▶

**src/rtl/psum_pkg.sv**
```systemverilog
// Shared definitions for the psum accumulate/drain controller.
// Latency: n/a (types and constants only).
// Backpressure: n/a.
package psum_pkg;

  localparam int PSUM_PDATA_W = 16;
  localparam int PSUM_ADDR_W  = 8;
  localparam int PSUM_LEN_W   = 9;

  typedef enum logic [1:0] {
    ACC_IDLE  = 2'd0,
    ACC_FLUSH = 2'd1,
    ACC_DRAIN = 2'd2
  } acc_state_t;

endpackage

```
**src/rtl/psum_skid_fifo.sv**
```systemverilog
// Two-entry FIFO holding drained psum words between memory read data and the output port.
// Latency: a push is visible at o_head the cycle after it is written (registered storage).
// Backpressure: none internally; the producer must not push when full unless it pops that cycle.
// Ports: i_push/i_push_data write, i_pop removes the head, o_count/o_empty occupancy, o_head data.
module psum_skid_fifo
  import psum_pkg::*;
#(
  parameter int W = PSUM_PDATA_W
) (
  input  logic         i_clk,
  input  logic         i_rst,
  input  logic         i_push,
  input  logic [W-1:0] i_push_data,
  input  logic         i_pop,
  output logic [1:0]   o_count,
  output logic [W-1:0] o_head,
  output logic         o_empty
);

  logic [W-1:0] head_q, head_d;
  logic [W-1:0] tail_q, tail_d;
  logic [1:0]   cnt_q, cnt_d;
  logic         pop_eff;

  // A pop on an empty FIFO is meaningless; ignore it rather than underflow.
  assign pop_eff = i_pop && (cnt_q != 2'd0);

  always_comb begin
    head_d = head_q;
    tail_d = tail_q;
    cnt_d  = cnt_q;
    case ({i_push, pop_eff})
      2'b10: begin
        if (cnt_q == 2'd0) begin
          head_d = i_push_data;
          cnt_d  = 2'd1;
        end else if (cnt_q == 2'd1) begin
          tail_d = i_push_data;
          cnt_d  = 2'd2;
        end
      end
      2'b01: begin
        head_d = tail_q;
        cnt_d  = cnt_q - 2'd1;
      end
      2'b11: begin
        // Occupancy unchanged; with one entry the new word becomes the head directly.
        if (cnt_q == 2'd1) begin
          head_d = i_push_data;
        end else begin
          head_d = tail_q;
          tail_d = i_push_data;
        end
      end
      default: ;
    endcase
  end

  always_ff @(posedge i_clk or posedge i_rst) begin
    if (i_rst) begin
      head_q <= '0;
      tail_q <= '0;
      cnt_q  <= 2'd0;
    end else begin
      head_q <= head_d;
      tail_q <= tail_d;
      cnt_q  <= cnt_d;
    end
  end

  assign o_count = cnt_q;
  assign o_head  = head_q;
  assign o_empty = (cnt_q == 2'd0);

endmodule

```
**src/rtl/psum_acc_ctrl.sv**
```systemverilog
// Psum memory initiator: read-modify-write accumulation of partial sums, and range drain to a stream.
// Latency: accumulate writes memory 1 cycle after acceptance; drain output starts 4 cycles after start.
// Backpressure: o_in_ready low outside IDLE; drain reads throttle on i_out_ready via a 2-entry FIFO.
// Ports: i_in_* accumulate request, i_drain_* drain command, o_out_* drain stream,
//        o_mem_wr_* / o_mem_rd_* / i_mem_rd_data synchronous memory, o_busy / o_done status.
module psum_acc_ctrl
  import psum_pkg::*;
#(
  parameter int PDATA_WIDTH = PSUM_PDATA_W,
  parameter int ADDR_WIDTH  = PSUM_ADDR_W,
  parameter int LEN_WIDTH   = PSUM_LEN_W
) (
  input  logic                   i_clk,
  input  logic                   i_rst,
  input  logic                   i_in_valid,
  output logic                   o_in_ready,
  input  logic [ADDR_WIDTH-1:0]  i_in_addr,
  input  logic [PDATA_WIDTH-1:0] i_in_data,
  input  logic                   i_in_first,
  input  logic                   i_drain_start,
  input  logic [ADDR_WIDTH-1:0]  i_drain_base,
  input  logic [LEN_WIDTH-1:0]   i_drain_len,
  output logic                   o_out_valid,
  input  logic                   i_out_ready,
  output logic [PDATA_WIDTH-1:0] o_out_data,
  output logic                   o_busy,
  output logic                   o_done,
  output logic                   o_mem_wr_en,
  output logic [ADDR_WIDTH-1:0]  o_mem_wr_addr,
  output logic [PDATA_WIDTH-1:0] o_mem_wr_data,
  output logic                   o_mem_rd_en,
  output logic [ADDR_WIDTH-1:0]  o_mem_rd_addr,
  input  logic [PDATA_WIDTH-1:0] i_mem_rd_data
);

  acc_state_t             state_q, state_d;

  logic                   s1_vld_q, s1_vld_d;
  logic [ADDR_WIDTH-1:0]  s1_addr_q, s1_addr_d;
  logic [PDATA_WIDTH-1:0] s1_data_q, s1_data_d;
  logic                   s1_first_q, s1_first_d;

  logic [ADDR_WIDTH-1:0]  rd_ptr_q, rd_ptr_d;
  logic [LEN_WIDTH-1:0]   rd_left_q, rd_left_d;
  logic [LEN_WIDTH-1:0]   out_left_q, out_left_d;
  logic                   rd_pend_q;

  logic                   in_fire;
  logic                   acc_rd;
  logic                   drain_rd;
  logic                   out_pop;
  logic [1:0]             fifo_cnt;
  logic                   fifo_empty;
  logic [PDATA_WIDTH-1:0] fifo_head;
  logic [2:0]             occ;

  // A start pulse steals the cycle from a coincident accumulate request.
  assign o_in_ready = (state_q == ACC_IDLE) && !i_drain_start;
  assign in_fire    = i_in_valid && o_in_ready;
  assign acc_rd     = in_fire && !i_in_first;

  // ---------------- accumulate stage ----------------
  always_comb begin
    s1_vld_d   = in_fire;
    s1_addr_d  = s1_addr_q;
    s1_data_d  = s1_data_q;
    s1_first_d = s1_first_q;
    if (in_fire) begin
      s1_addr_d  = i_in_addr;
      s1_data_d  = i_in_data;
      s1_first_d = i_in_first;
    end
  end

  // The read for an op is issued in its accept cycle and its data arrives now; a same-address
  // op one cycle later reads after this write has landed, so no forwarding path is needed.
  assign o_mem_wr_en   = s1_vld_q;
  assign o_mem_wr_addr = s1_vld_q ? s1_addr_q : '0;
  assign o_mem_wr_data = !s1_vld_q  ? '0 :
                         s1_first_q ? s1_data_q :
                                      i_mem_rd_data + s1_data_q;

  // ---------------- drain read issue ----------------
  assign out_pop = o_out_valid && i_out_ready;

  // Words owed to the FIFO after this cycle: stored + arriving - leaving. Counting this
  // cycle's pop keeps one read per cycle flowing when the sink never stalls.
  assign occ = {1'b0, fifo_cnt} + {2'b00, rd_pend_q} - {2'b00, out_pop};

  assign drain_rd = (state_q == ACC_DRAIN) && (rd_left_q != '0) && (occ < 3'd2);

  assign o_mem_rd_en   = acc_rd || drain_rd;
  assign o_mem_rd_addr = acc_rd   ? i_in_addr :
                         drain_rd ? rd_ptr_q  : '0;

  psum_skid_fifo #(
    .W (PDATA_WIDTH)
  ) u_fifo (
    .i_clk       (i_clk),
    .i_rst       (i_rst),
    .i_push      (rd_pend_q),
    .i_push_data (i_mem_rd_data),
    .i_pop       (out_pop),
    .o_count     (fifo_cnt),
    .o_head      (fifo_head),
    .o_empty     (fifo_empty)
  );

  assign o_out_valid = !fifo_empty;
  assign o_out_data  = fifo_head;
  assign o_busy      = (state_q != ACC_IDLE);

  // ---------------- control FSM ----------------
  always_comb begin
    state_d    = state_q;
    rd_ptr_d   = rd_ptr_q;
    rd_left_d  = rd_left_q;
    out_left_d = out_left_q;
    o_done     = 1'b0;
    case (state_q)
      ACC_IDLE: begin
        if (i_drain_start) begin
          state_d    = ACC_FLUSH;
          rd_ptr_d   = i_drain_base;
          rd_left_d  = i_drain_len;
          out_left_d = i_drain_len;
        end
      end
      ACC_FLUSH: begin
        // Drain reads must not overtake a write still sitting in the accumulate stage.
        if (!s1_vld_q) begin
          if (out_left_q == '0) begin
            state_d = ACC_IDLE;
            o_done  = 1'b1;
          end else begin
            state_d = ACC_DRAIN;
          end
        end
      end
      ACC_DRAIN: begin
        if (drain_rd) begin
          rd_ptr_d  = rd_ptr_q + ADDR_WIDTH'(1);
          rd_left_d = rd_left_q - LEN_WIDTH'(1);
        end
        if (out_pop) begin
          out_left_d = out_left_q - LEN_WIDTH'(1);
          if (out_left_q == LEN_WIDTH'(1)) begin
            state_d = ACC_IDLE;
            o_done  = 1'b1;
          end
        end
      end
      default: state_d = ACC_IDLE;
    endcase
  end

  always_ff @(posedge i_clk or posedge i_rst) begin
    if (i_rst) begin
      state_q    <= ACC_IDLE;
      s1_vld_q   <= 1'b0;
      s1_addr_q  <= '0;
      s1_data_q  <= '0;
      s1_first_q <= 1'b0;
      rd_ptr_q   <= '0;
      rd_left_q  <= '0;
      out_left_q <= '0;
      rd_pend_q  <= 1'b0;
    end else begin
      state_q    <= state_d;
      s1_vld_q   <= s1_vld_d;
      s1_addr_q  <= s1_addr_d;
      s1_data_q  <= s1_data_d;
      s1_first_q <= s1_first_d;
      rd_ptr_q   <= rd_ptr_d;
      rd_left_q  <= rd_left_d;
      out_left_q <= out_left_d;
      rd_pend_q  <= drain_rd;
    end
  end

endmodule

```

◀

#### Task objective
Gather every line from the listing above in which "reads" appears, and copy those lines.

#### Written solution
// Backpressure: o_in_ready low outside IDLE; drain reads throttle on i_out_ready via a 2-entry FIFO.
  // op one cycle later reads after this write has landed, so no forwarding path is needed.
        // Drain reads must not overtake a write still sitting in the accumulate stage.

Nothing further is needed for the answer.